Soy don Fabio Rosini, párroco de Santa Francisca Romana en el Ardeatino. Ante el actual proceso de secularización y sus evidentes consecuencias sociales y existenciales, muy oportunamente, en muchas ocasiones, hemos recibido de su magisterio, en admirable continuidad con el de su venerado predecesor, la exhortación a la urgencia del primer anuncio, al celo pastoral por la evangelización o nueva evangelización, a tener una mentalidad misionera. Hemos comprendido que es muy importante la conversión de la acción pastoral ordinaria, sin presuponer ya la fe de la masa y sin contentarnos con atender a la porción de creyentes que persevera, gracias a Dios, en la vida cristiana, sino interesándonos más decidida y orgánicamente por las muchas ovejas perdidas o, al menos, desorientadas. Muchos presbíteros romanos, con diversos enfoques, hemos intentado responder a esta urgencia objetiva de refundar o con frecuencia incluso de fundar la fe. Se están multiplicando las experiencias de primer anuncio y no faltan resultados muy esperanzadores. Personalmente puedo constatar que el Evangelio, anunciado con alegría y franqueza, no tarda en ganarse el corazón de los hombres y mujeres de esta ciudad, precisamente porque es la verdad y corresponde a la necesidad más íntima de la persona humana.
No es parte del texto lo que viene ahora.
==> design/flow/design.v <==
module DF_Sync #(
  parameter DATA_SIZE = 2                          
)
  (
    input                           sync_clk ,
    input                           sync_rstn ,
    input       [DATA_SIZE-1:0]     unsync_ip ,
    output  reg [DATA_SIZE-1:0]     sync_op
  ) ;
reg [DATA_SIZE-1:0]  meta_flop ;
always @ (posedge sync_clk or negedge sync_rstn)
 begin
  if(!sync_rstn)
   begin
    meta_flop   <= 0 ;
    sync_op  <= 0 ;
   end
 else
  begin
    meta_flop  <= unsync_ip ;
    sync_op  <= meta_flop ;
  end
 end
endmodule
module Async_fifo #(
  parameter D_SIZE = 8 ,                          
  parameter A_SIZE = 3  ,                          
  parameter P_SIZE = 4  ,                          
  parameter F_DEPTH = 8                            
)
 (
   input                    i_w_clk,               
   input                    i_w_rstn,              
   input                    i_w_inc,               
   input                    i_r_clk,               
   input                    i_r_rstn,              
   input                    i_r_inc,               
   input   [D_SIZE-1:0]     i_w_data,              
   output  [D_SIZE-1:0]     o_r_data,              
   output                   o_full,                
   output                   o_empty                
);
wire [A_SIZE-1:0] r_addr , w_addr ;
wire [P_SIZE-1:0] w2r_ptr , r2w_ptr ;
wire [P_SIZE-1:0] gray_w_ptr , gray_rd_ptr ;
fifo_mem #(.F_DEPTH(F_DEPTH), .A_SIZE(3), .D_SIZE(8), .P_SIZE(4) )  u_fifo_mem (
.w_clk(i_w_clk),              
.w_rstn(i_w_rstn),
.w_inc(i_w_inc),                             
.w_full(o_full),              
.w_addr(w_addr),            
.r_addr(r_addr),
.w_data(i_w_data),                        
.r_data(o_r_data)
); 
DF_Sync #(.DATA_SIZE(4)) u_w2r_sync
(
.sync_clk(i_r_clk) ,
.sync_rstn(i_r_rstn) ,
.unsync_ip(gray_w_ptr) ,
.sync_op(w2r_ptr)
);
fifo_wr u_fifo_wr (            
.w_clk(i_w_clk),              
.w_rstn(i_w_rstn),             
.w_inc(i_w_inc),            
.sync_rd_ptr(r2w_ptr),                
.w_addr(w_addr),            
.gray_w_ptr(gray_w_ptr),        
.full(o_full)
);               
fifo_rd u_fifo_rd (
.r_clk(i_r_clk),              
.r_rstn(i_r_rstn),             
.r_inc(i_r_inc),              
.sync_wr_ptr(w2r_ptr),                
.rd_addr(r_addr),            
.gray_rd_ptr(gray_rd_ptr),        
.empty(o_empty)
);
DF_Sync #(.DATA_SIZE(4)) u_r2w_sync
(
.sync_clk(i_w_clk) ,
.sync_rstn(i_w_rstn) ,
.unsync_ip(gray_rd_ptr) ,
.sync_op(r2w_ptr)
);
endmodule
===== flow/design.v =====
`timescale  1ns/100ps
module mux_5x1_32bit(IN0, IN1, IN2, IN3, IN4, OUT, SELECT);
    input [31:0] IN0, IN1, IN2, IN3, IN4;
    input [2:0] SELECT;
    output reg [31:0] OUT;
    always @ (*) begin
        case (SELECT)
			3'b100: OUT = IN4;
            3'b011: OUT = IN3;
            3'b010: OUT = IN2;
            3'b001: OUT = IN1;
            default: OUT = IN0;
        endcase
    end
endmodule

===== flow/constraint.sdc =====
current_design mux_5x1_32bit

set clk_period 4.7
set clk_io_pct 0.2

create_clock -name clk0 -period $clk_period

set non_clock_inputs [all_inputs -no_clocks]
set_input_delay [expr $clk_period * $clk_io_pct] -clock clk0 $non_clock_inputs
set_output_delay [expr $clk_period * $clk_io_pct] -clock clk0 [all_outputs]

===== flow/run.sh =====
#!/bin/bash
# OpenROAD 26Q1-2900-gdf79404cd8, Yosys 0.63+post, stock flow scripts
make -C /OpenROAD-flow-scripts/flow DESIGN_CONFIG=/design/flow/config.mk WORK_HOME=/design/flow/orfs finish

===== flow/config.mk =====
export PLATFORM = sky130hd
export DESIGN_NAME = mux_5x1_32bit
export DESIGN_NICKNAME = mux_5x1_32bit
export VERILOG_FILES = /design/flow/design.v
export SDC_FILE = /design/flow/constraint.sdc
export NUM_CORES = 4
export LEC_CHECK = 1
export CORE_AREA = 10 10 90 90
export DIE_AREA = 0 0 100 100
En efecto, la belleza del Evangelio y de la fe, si se presenta con amorosa autenticidad, es evidente por sí misma. Pero los números, a veces sorprendentemente altos, no garantizan por sí mismos la bondad de una iniciativa. En la historia de la Iglesia, incluso la reciente, no faltan ejemplos. Un éxito pastoral, paradójicamente, puede esconder un error, un defecto en su planteamiento, que quizás no se vea inmediatamente. Por eso quiero preguntarle:  ¿Cuáles deben ser los criterios imprescindibles de esta urgente acción de evangelización? ¿Cuáles son, según usted, los elementos que garantizan que no se corre en vano en la labor pastoral del anuncio a esta generación contemporánea a nosotros? Le pido humildemente que nos señale, en su prudente discernimiento, los parámetros que hay que respetar y valorar para poder decir que realizamos una obra evangelizadora que sea genuinamente católica y que produzca frutos para la Iglesia. Le agradezco de corazón su iluminado magisterio. Bendíganos.